What the task asks:
Please return all of the entries below exactly as they are written.

**** Records provided ****

--- src/rtl/hdx_prng.sv ---
// Free-running Fibonacci LFSR used as the random source for back-off.
// Advances every clock, so the value drawn depends on when the draw occurs.
// Assumes: SEED is nonzero and TAPS gives a maximal-length polynomial.
module hdx_prng #(
    parameter int                WIDTH = 16,
    parameter int                OUT_W = 10,
    parameter logic [WIDTH-1:0]  SEED  = 16'hACE1,
    parameter logic [WIDTH-1:0]  TAPS  = 16'hB400
) (
    input  logic             clk,
    input  logic             rst_n,
    output logic [OUT_W-1:0] rnd
);
    logic [WIDTH-1:0] lfsr_q;
    logic             fb;

    // Feedback is the parity of the tapped bits.
    always_comb fb = ^(lfsr_q & TAPS);

    // Shift one place per clock; reload the seed on reset.
    always_ff @(posedge clk) begin
        if (!rst_n) begin
            lfsr_q <= SEED;
        end else begin
            lfsr_q <= {lfsr_q[WIDTH-2:0], fb};
        end
    end

    // Low bits form the random draw.
    always_comb rnd = lfsr_q[OUT_W-1:0];

endmodule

****

Task answer:
--- src/rtl/hdx_prng.sv ---
// Free-running Fibonacci LFSR used as the random source for back-off.
// Advances every clock, so the value drawn depends on when the draw occurs.
// Assumes: SEED is nonzero and TAPS gives a maximal-length polynomial.
module hdx_prng #(
    parameter int                WIDTH = 16,
    parameter int                OUT_W = 10,
    parameter logic [WIDTH-1:0]  SEED  = 16'hACE1,
    parameter logic [WIDTH-1:0]  TAPS  = 16'hB400
) (
    input  logic             clk,
    input  logic             rst_n,
    output logic [OUT_W-1:0] rnd
);
    logic [WIDTH-1:0] lfsr_q;
    logic             fb;

    // Feedback is the parity of the tapped bits.
    always_comb fb = ^(lfsr_q & TAPS);

    // Shift one place per clock; reload the seed on reset.
    always_ff @(posedge clk) begin
        if (!rst_n) begin
            lfsr_q <= SEED;
        end else begin
            lfsr_q <= {lfsr_q[WIDTH-2:0], fb};
        end
    end

    // Low bits form the random draw.
    always_comb rnd = lfsr_q[OUT_W-1:0];

endmodule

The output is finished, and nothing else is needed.